IIRC there is no water "jacket" or water flowing around the NIF hohlraum target chamber, at best it's cryogenically frozen by the holder arm into which it is put. That freezing excludes water at all I think.

I actually uploaded a video link where one of the methods of investigating capsule implosion (could also help in determining yield I suppose) was shown.

An interesting video animation from LLNL about how they "X ray" the imploded target for information about the conditions within it.

But mostly I would think they measure the neutrons produced since they know the fuel mixture within the reaction pre ignition that would allow them to calculate yield based on neutrons alone I think.

 

[artis]

When you think of it, the history of NIF can be compared to the average experience of an older diesel car owner in cold mornings,

For quite a long time there's no ignition, then you start seeing some ignition, then you get to nearly ignition and finally after "cranking" it for 3 decades you get ignition...Either way I took my inspiration for this joke from this 60 minutes video.
You can see some views of the actual holder arm that holds the hohlraum within which the capsule lies, also some nice commentary from fusion skeptics at the end and the pellet actual size and how hard it is to fabricate one.

 

[Astronuc]

I think the CBS news report is generous comparing NIF ignition to Wright brothers' flight. I would put it back further where would fliers jumped of buildings, bridges or cliffs, where the flying was actually falling; it was decades before the Wright brothers.

Prof. Charles Seife's book, Sun in a Bottle: The Strange History of Fusion and the Science of Wishful Thinking, apparently discusses the hype about fusion over the past several decades. It was certainly hyped when I studied it 40+ years ago.

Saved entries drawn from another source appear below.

[config.mk]
export PLATFORM = sky130hd
export DESIGN_NAME = base64_stream_encoder
export DESIGN_NICKNAME = d
export VERILOG_FILES = /design/src/rtl/b64e_pkg.sv /design/src/rtl/b64e_front.sv /design/src/rtl/b64e_fifo.sv /design/src/rtl/b64e_back.sv /design/src/rtl/base64_stream_encoder.sv
export VERILOG_INCLUDE_DIRS = /design/src /design/src/rtl
export SDC_FILE = /design/constraint.sdc
export NUM_CORES = 1
export LEC_CHECK = 0
export BUFFER_PORTS_ARGS = -buffer_cell sky130_fd_sc_hd__buf_4
export CAP_MARGIN = 30
export CORE_MARGIN = 2
export CORE_UTILIZATION = 56
export DETAILED_ROUTE_END_ITERATION = 8
export PLACE_DENSITY = 0.8
export SKIP_LAST_GASP = 1
export SLEW_MARGIN = 20
export SYNTH_ARGS = -nofsm -noshare
export SYNTH_HDL_FRONTEND = slang
export SYNTH_SLANG_ARGS = --single-unit
[constraint.sdc]
create_clock -name clk -period 2.3 [get_ports clk]
set_clock_uncertainty 0.15 [all_clocks]
set_input_delay 0.23 -clock clk [delete_from_list [all_inputs] [get_ports clk]]
set_output_delay 0.23 -clock clk [all_outputs]
set_load 0.01 [all_outputs]
[src/rtl/assert_macros.svh]
// Assertion helpers shared by the RTL.
// Each check is sampled on the rising edge of clk.
// Each check is disabled while arst_n is low.
`ifndef ASSERT_MACROS_SVH
`define ASSERT_MACROS_SVH

// Check that prop holds at every clock edge.
`define B64E_ASSERT(lbl, prop, msg) \
	lbl: assert property (@(posedge clk) disable iff (!arst_n) (prop)) else $error(msg);

// Check that cond never holds.
`define B64E_NEVER(lbl, cond, msg) \
	lbl: assert property (@(posedge clk) disable iff (!arst_n) !(cond)) else $error(msg);

`endif

[src/rtl/b64e_pkg.sv]
`timescale 1ns / 1ps
package b64e_pkg;

	localparam logic [7:0] PAD_CHAR = 8'h3D;

	// One queued job: up to four characters from one input byte.
	typedef struct packed {
		logic [3:0][7:0] chars;
		logic [1:0]      cnt_m1;   // number of characters minus one
		logic            last;     // job ends the message
	} job_t;

	typedef struct packed {
		logic full;
		logic empty;
	} fifo_stat_t;

	// Map a 6-bit value to its character in the standard alphabet.
	function automatic logic [7:0] enc_char(input logic [5:0] v);
		logic [7:0] w;
		logic [7:0] c;
		w = {2'b00, v};
		if (v < 6'd26) begin
			c = 8'h41 + w;
		end else if (v < 6'd52) begin
			c = 8'h61 + w - 8'd26;
		end else if (v < 6'd62) begin
			c = 8'h30 + w - 8'd52;
		end else if (v == 6'd62) begin
			c = 8'h2B;
		end else begin
			c = 8'h2F;
		end
		return c;
	endfunction

endpackage

[src/rtl/b64e_front.sv]
`timescale 1ns / 1ps
module b64e_front (
	input  logic              clk,
	input  logic              arst_n,
	input  logic              s_tvalid,
	output logic              s_tready,
	input  logic [7:0]        s_tdata,   // [7:0] data_byte
	input  logic              s_tlast,   // end_of_message
	input  b64e_pkg::fifo_stat_t fifo_stat,
	output logic              push,
	output b64e_pkg::job_t    job,
	output logic [1:0]        phase
);
	import b64e_pkg::*;

	logic [3:0] pending_q;
	logic [1:0] phase_q;
	logic [3:0] pending_d;
	logic [1:0] phase_d;
	logic [7:0] b;

	assign b        = s_tdata;
	assign s_tready = !fifo_stat.full;
	assign push     = s_tvalid && s_tready;
	assign phase    = phase_q;

	// Classify the byte by group position and build its characters.
	always_comb begin
		job.chars  = '{default: PAD_CHAR};
		job.cnt_m1 = 2'd0;
		job.last   = s_tlast;
		pending_d  = 4'd0;
		phase_d    = 2'd0;
		unique case (phase_q)
			2'd1: begin
				job.chars[0] = enc_char({pending_q[1:0], b[7:4]});
				pending_d    = b[3:0];
				phase_d      = 2'd2;
				if (s_tlast) begin
					job.chars[1] = enc_char({b[3:0], 2'b00});
					job.cnt_m1   = 2'd2;
				end
			end
			2'd2: begin
				job.chars[0] = enc_char({pending_q, b[7:6]});
				job.chars[1] = enc_char(b[5:0]);
				job.cnt_m1   = 2'd1;
			end
			default: begin
				// an unreachable phase three counts as a fresh group
				job.chars[0] = enc_char(b[7:2]);
				pending_d    = {2'b00, b[1:0]};
				phase_d      = 2'd1;
				if (s_tlast) begin
					job.chars[1] = enc_char({b[1:0], 4'b0000});
					job.cnt_m1   = 2'd3;
				end
			end
		endcase
		if (s_tlast) begin
			pending_d = 4'd0;
			phase_d   = 2'd0;
		end
	end

	always_ff @(posedge clk or negedge arst_n) begin
		if (!arst_n) begin
			pending_q <= 4'd0;
			phase_q   <= 2'd0;
		end else if (push) begin
			pending_q <= pending_d;
			phase_q   <= phase_d;
		end
	end

endmodule

[src/rtl/b64e_fifo.sv]
`timescale 1ns / 1ps
module b64e_fifo #(
	parameter int DEPTH = 4
) (
	input  logic                 clk,
	input  logic                 arst_n,
	input  logic                 push,
	input  b64e_pkg::job_t       wr_job,
	input  logic                 pop,
	output b64e_pkg::job_t       rd_job,
	output b64e_pkg::fifo_stat_t stat
);
	import b64e_pkg::*;

	localparam int AW = (DEPTH > 1) ? $clog2(DEPTH) : 1;
	localparam int CW = $clog2(DEPTH + 1);

	job_t          mem [DEPTH];
	logic [AW-1:0] wr_ptr_q;
	logic [AW-1:0] rd_ptr_q;
	logic [CW-1:0] count_q;
	logic          do_push;
	logic          do_pop;

	assign stat.full  = (count_q == CW'(DEPTH));
	assign stat.empty = (count_q == '0);
	assign do_push    = push && !stat.full;
	assign do_pop     = pop && !stat.empty;
	assign rd_job     = mem[rd_ptr_q];

	always_ff @(posedge clk) begin
		if (do_push) begin
			mem[wr_ptr_q] <= wr_job;
		end
	end

	always_ff @(posedge clk or negedge arst_n) begin
		if (!arst_n) begin
			wr_ptr_q <= '0;
			rd_ptr_q <= '0;
			count_q  <= '0;
		end else begin
			if (do_push) begin
				wr_ptr_q <= (wr_ptr_q == AW'(DEPTH - 1)) ? '0 : wr_ptr_q + 1'b1;
			end
			if (do_pop) begin
				rd_ptr_q <= (rd_ptr_q == AW'(DEPTH - 1)) ? '0 : rd_ptr_q + 1'b1;
			end
			if (do_push && !do_pop) begin
				count_q <= count_q + 1'b1;
			end else if (do_pop && !do_push) begin
				count_q <= count_q - 1'b1;
			end
		end
	end

endmodule

[src/rtl/b64e_back.sv]
`timescale 1ns / 1ps
module b64e_back (
	input  logic                 clk,
	input  logic                 arst_n,
	input  b64e_pkg::job_t       rd_job,
	input  b64e_pkg::fifo_stat_t fifo_stat,
	output logic                 pop,
	output logic                 m_tvalid,
	input  logic                 m_tready,
	output logic [7:0]           m_tdata,   // [7:0] code_char
	output logic                 m_tlast    // final_char
);
	import b64e_pkg::*;

	job_t       job_q;
	logic       job_v_q;
	logic [1:0] idx_q;
	logic       m_tvalid_q;
	logic [7:0] char_q;
	logic       last_q;
	logic       out_free;
	logic       emit;
	logic       done;

	assign out_free = !m_tvalid_q || m_tready;
	assign emit     = job_v_q && out_free;
	assign done     = emit && (idx_q == job_q.cnt_m1);
	assign pop      = !fifo_stat.empty && (!job_v_q || done);

	assign m_tvalid = m_tvalid_q;
	assign m_tdata  = char_q;
	assign m_tlast  = last_q;

	always_ff @(posedge clk or negedge arst_n) begin
		if (!arst_n) begin
			job_v_q    <= 1'b0;
			idx_q      <= 2'd0;
			m_tvalid_q <= 1'b0;
		end else begin
			if (pop) begin
				job_v_q <= 1'b1;
				idx_q   <= 2'd0;
			end else if (done) begin
				job_v_q <= 1'b0;
			end else if (emit) begin
				idx_q <= idx_q + 2'd1;
			end
			if (emit) begin
				m_tvalid_q <= 1'b1;
			end else if (m_tready) begin
				m_tvalid_q <= 1'b0;
			end
		end
	end

	always_ff @(posedge clk) begin
		if (pop) begin
			job_q <= rd_job;
		end
		if (emit) begin
			char_q <= job_q.chars[idx_q];
			last_q <= job_q.last && (idx_q == job_q.cnt_m1);
		end
	end

endmodule

[src/rtl/base64_stream_encoder.sv]
`timescale 1ns / 1ps
// Streaming base64 encoder (standard alphabet, '=' padding). Each input transfer
// carries one message byte, with tlast on the message's final byte; each output
// transfer carries one ASCII character, with tlast on the message's final
// character. A byte yields one or two characters, and the final byte yields two
// to four, padded to a multiple of four characters per message. The front end
// takes one byte per cycle while its job queue (FIFO_DEPTH entries) has room.
// The back end sends one character per cycle while m_tready allows, so the
// output port sets the sustained rate on long messages. A byte passes the job
// queue, job register and character register on its way out. No reset pass.
module base64_stream_encoder #(
	parameter int FIFO_DEPTH = 4
) (
	input  logic       clk,
	input  logic       arst_n,
	input  logic       s_tvalid,
	output logic       s_tready,
	input  logic [7:0] s_tdata,   // [7:0] data_byte
	input  logic       s_tlast,   // end_of_message
	output logic       m_tvalid,
	input  logic       m_tready,
	output logic [7:0] m_tdata,   // [7:0] code_char
	output logic       m_tlast    // final_char
);
	import b64e_pkg::*;

	`include "assert_macros.svh"

	job_t       wr_job;
	job_t       rd_job;
	fifo_stat_t fifo_stat;
	logic       push;
	logic       pop;
	logic [1:0] phase;

	// Front end: track group position, turn each byte into a character job.
	b64e_front u_front (
		.clk       (clk),
		.arst_n    (arst_n),
		.s_tvalid  (s_tvalid),
		.s_tready  (s_tready),
		.s_tdata   (s_tdata),
		.s_tlast   (s_tlast),
		.fifo_stat (fifo_stat),
		.push      (push),
		.job       (wr_job),
		.phase     (phase)
	);

	// Job queue: decouple byte intake from character output.
	b64e_fifo #(
		.DEPTH (FIFO_DEPTH)
	) u_fifo (
		.clk    (clk),
		.arst_n (arst_n),
		.push   (push),
		.wr_job (wr_job),
		.pop    (pop),
		.rd_job (rd_job),
		.stat   (fifo_stat)
	);

	// Back end: send the characters of each job one per cycle while m_tready allows.
	b64e_back u_back (
		.clk       (clk),
		.arst_n    (arst_n),
		.rd_job    (rd_job),
		.fifo_stat (fifo_stat),
		.pop       (pop),
		.m_tvalid  (m_tvalid),
		.m_tready  (m_tready),
		.m_tdata   (m_tdata),
		.m_tlast   (m_tlast)
	);

	// A message's last byte restarts the group.
	`B64E_ASSERT(a_eom_restart, (s_tvalid && s_tready && s_tlast) |=> (phase == 2'd0), "group not restarted after end of message")
	// A third byte closes the group.
	`B64E_ASSERT(a_group_close, (s_tvalid && s_tready && (phase == 2'd2)) |=> (phase == 2'd0), "group not closed after third byte")
	// The queue is never both full and empty.
	`B64E_NEVER(a_fifo_stat, (fifo_stat.full && fifo_stat.empty), "queue status inconsistent")
	// The back end never pulls from an empty queue.
	`B64E_NEVER(a_no_empty_pop, (pop && fifo_stat.empty), "pop from empty queue")

endmodule
==> PnR_summary.wiki, run 1 <==
{| class="wikitable"
! Metric !! Value
|-
| Synth Area in Compound Gates || 0.140
|-
| Data arrival at the endpoint of the critical path || roughly 2.5 ns
|-
| Critical-path cell list || xnor2_2 > nand3_1 > nand2_2 > o31ai_4 > ha_2 > inv_1 > fa_2 > xor2_1 > nor2_1 > xor2_1
|-
| H-tree Lvls || 4
|-
| Initial Utilization || 0.568
|-
| Power density over the cells || 1280 nW/um^2
|-
| Adder and majority cell fraction of the synthesized area || 0.0587
|-
| Die Wd || 114 um
|-
| Most repeated library cell on the critical path || sky130_fd_sc_hd__xor2_1
|-
| Via count of the routed design || roughly 5300
|-
| Netlist area before placement || about 6700 um^2
|-
| Start-to-end type of the worst setup path || flip-flop to flip-flop
|-
| Slew of the pin with the lowest slew margin || about 0.53 ns
|-
| Setup TNS || 0 ns
|-
| Endpoint type of the worst setup path || flip-flop
|-
| Global routing usage summed across all routing layers || 0.291
|-
| Number of buffers added by the clock tree synthesis step || 17
|-
| Final hold viol count || 0
|-
| IO Pins || 24
|-
| Initial antenna violation count || 0
|-
| Top cell type's share of synthesized area || 0.464
|-
| Critical path required time || 2.49 ns
|-
| Worst-case clock buffer depth || 2
|-
| Clock latency on the worst-skew pair || between 0.4 and 0.5 ns
|-
| Number of remaining DRC errors || 0
|-
| Final worst slack || about 0.022 ns
|-
| Die Area || between 10000 and 15000 um^2
|-
| Clock root cell || sky130_fd_sc_hd__clkbuf_16
|-
| Worst setup timing slack at the placement stage || -0.103 ns
|-
| Number of buffer and inverter instances along the worst setup path || 1
|-
| Share of flip-flops with an asynchronous set or reset after synthesis || 0.140
|-
| Main combinational cell family by area after synthesis || compound AO/OA/AOI/OAI gates
|-
| Total of endpoints with negative setup slack in the final report || 0
|-
| Multi-input gate area || 3050 um^2
|-
| Leakage power || between 3 and 4 nW
|-
| Xor and xnor fraction of the mapped netlist area || 0.0364
|-
| Multiplexer share of the synthesized area || 0.0845
|-
| Congestion Overflow GR || 0
|-
| Fmax || ~0.44 GHz
|-
| Max transition margin || 0.645
|-
| First-pass GRT wire length || ~28 mm
|-
| Count of standard-cell rows || 40
|-
| Number of cells produced by synthesis || 559
|-
| Clock slew seen by the registers of the worst setup and hold paths || roughly 0.060 ns
|-
| Filler Cell Count || between 800 and 900
|-
| Most repeated cell in the gate-level netlist after synthesis || sky130_fd_sc_hd__edfxtp_1
|-
| TritonCTS clock tree || yes
|-
| Number of input and output port buffers inserted || 23
|-
| Layout net count || ~700
|-
| Area of all sequential standard cells || ~3600 um^2
|-
| Synth cell count leaders || sky130_fd_sc_hd__edfxtp_1 (104), sky130_fd_sc_hd__nand2_1 (37), sky130_fd_sc_hd__o21ai_0 (35)
|-
| Number of warnings printed during yosys synthesis || 0
|-
| Largest net degree at the start of global routing || 23
|-
| Number of diodes added for antenna fixing || 0
|-
| Die span in y || between 100 and 150 um
|-
| #FFs+latches synth || between 100 and 150
|-
| Synth-to-layout area growth || 24.3%
|-
| Vias/cell || around 6.4
|-
| Min-delay worst type || primary input to asynchronous set/reset pin
|-
| Unrepaired setup endpoints after global routing || true
|-
| Biggest cell delay along the critical path || approximately 0.43 ns
|-
| Netlist cell types || 65
|-
| First-pass iteration count of the detailed router || 5
|-
| Count of antenna-violating nets left after detailed routing || 0
|-
| Crit-path leading delay family || adder cells
|-
| Gpl congestion || roughly 0.95
|-
| Maximum ir drop on the vdd rail || about 0.65 mV
|-
| Starting DRT DRC Count || approximately 500
|-
| Share of final-layout standard cells stronger than drive strength 1 || 0.304
|-
| Half-perimeter wire length after placement || between 10 and 15 mm
|-
| WL/cell || approximately 23 um
|-
| Shortest clock period the worst path allows after layout || ~2.3 ns
|-
| Synthesized net count || roughly 600
|-
| Largest cells by area after synthesis || sky130_fd_sc_hd__edfxtp_1 (46%), sky130_fd_sc_hd__mux4_2 (6.4%), sky130_fd_sc_hd__dfrtp_1 (6.3%)
|-
| Maximum net fanout on the critical path || 2
|-
| Sequential-to-total area share from yosys stat || 0.527
|-
| Number of slew-limit violations in the final report || 0
|-
| Final Cycle Share || 0.990
|-
| Number of enable-type register cells in the synthesized netlist || 104
|-
| Routed wire length || between 15 and 20 mm
|-
| Kind of start point of the critical path || flip-flop
|-
| Clock sink total || between 100 and 150
|-
| Result of the run || finished clean
|-
| Simple-gate share of the synthesized area || 0.115
|-
| Vias in the first global route || 5183
|-
| Slowest cell on the critical path || sky130_fd_sc_hd__edfxtp_1
|-
| Yosys top cell by area || sky130_fd_sc_hd__edfxtp_1
|-
| Max-cap violations || 0
|-
| Core Region || approximately 12000 um^2
|-
| Predominant post-synthesis flop cell || sky130_fd_sc_hd__edfxtp_1
|-
| Per-instance average area after synthesis || ~12 um^2
|}
-- logic make-up after synthesis --
| logic type | count (synthesis) |
|---|---|
| simple gates | 151 |
| compound gates | 140 |
| flops | 121 |
| buf+inv | 56 |
| mux | 32 |
| fa+ha+maj | 31 |
| xor+xnor | 28 |
-- where the power goes --
group	total, mW	leakage (nW)	internal [mW]	switching [mW]
Clock	2.80	0.305	1.82	0.981
Sequential	3.87	1.16	3.50	0.364
Combinational	4.04	1.73	1.75	2.30
-- per-layer routing --
metal | track usage | wire length (um) | up-vias
met2 | 0.515 | 9900 | 272
met1 | 0.353 | 7130 | 2594
li1 | - | - | 2334
met3 | 0.0499 | 1070 | 51
met5 | 0 | 0 | -
met4 | 0.123 | 634 | 0
-- flip-flops by register name (all words and copies together) (netlist names) --
register / count
u_back.idx_q: 2
u_fifo.mem: 76
u_back.m_tdata: 8
u_back.m_tlast: 1
u_front.pending_q: 4
u_back.m_tvalid: 1
u_fifo.wr_ptr_q: 2
u_back.job_q: 19
u_front.phase: 2
u_fifo.count_q: 3
u_fifo.rd_ptr_q: 2
u_back.job_v_q: 1
-- through the flow --
step	hold WS [ns]	power, mW	cells	util	area [um^2]
final	0.0909	10.7	817	0.706	8370
after floorplan	-0.216	6.10	559	-	6750
after CTS	0.0863	10.4	809	0.694	8230
after global routing	0.102	11.1	817	0.706	8370
after detailed placement	-0.00965	7.43	774	0.634	7520
after global placement	-0.0162	7.18	773	0.633	7510
-- final cells by class --
class,count,area share
sequential,121,0.424
timing repair buffer,110,0.104
inverter,25,0.0115
tap,147,0.0220
multi-input combinational,382,0.364
clock buffer,18,0.0512
clock inverter,14,0.0233
-- timing repair --
action,CTS,global route
endpoints found under the setup margin,14,38
buffers inserted,0,6
endpoints found under the hold margin,22,0
hold buffers,3,0
gates resized for setup,13,19
pin swaps,2,8
-- cells in the final DEF (no fill, tap or decap), drive strengths merged, types with 9 or more instances in the layout --
master	count
clkbuf	18
nand2b	10
nand4	9
a21o	9
dfrtp	17
nor3	11
nor2b	13
inv	28
ha	30
a21oi	28
o21ai	38
nor2	27
mux2	9
edfxtp	104
xnor2	21
buf	107
mux4	19
nand2	37
nand3	21
a211o	9
-- final timing paths --
check                                           start                          endpoint  slack, ns  depth (start not counted)
setup / recovery            u_back.job_q[2]$_DFFE_PP_     u_fifo.count_q[2]$_DFFE_PN0P_       0.02                         10
hold reg to reg            u_back.job_q[16]$_DFFE_PP_       u_back.m_tdata[5]$_DFFE_PP_       0.37                          1
setup reg to reg            u_back.job_q[2]$_DFFE_PP_     u_fifo.count_q[2]$_DFFE_PN0P_       0.02                         10
min in group clk                           s_tdata[1]  u_front.pending_q[1]$_DFFE_PN0P_       0.13                          3
hold / removal                                 arst_n       u_back.idx_q[1]$_DFFE_PN0P_       0.09                          2
max in group asynchronous                      arst_n  u_front.pending_q[1]$_DFFE_PN0P_       1.65                          2
(Power assumes the default switching activity.)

https://en.wikipedia.org/wiki/Wright_brothers
In 1799, Cayley set forth the concept of the modern aeroplane as a fixed-wing flying machine with separate systems for lift, propulsion, and control.
https://en.wikipedia.org/wiki/George_Cayley
https://www.grc.nasa.gov/www/k-12/UEET/StudentSite/historyofflight.html
https://en.wikipedia.org/wiki/List_of_firsts_in_aviation#Heavier_than_air_(aerodynes)

First manned glider flight: was made by an unnamed boy in an uncontrolled glider launched by George Cayley in 1853.
First confirmed manned powered flight: was made by Clément Ader in an uncontrolled monoplane of his own design, in 1890.

First controlled, sustained flight in a powered airplane: was made by Orville Wright in the Wright Flyer on December 17, 1903, during which they travelled 37 m (120 ft).

Flying is much easier than nuclear fusion.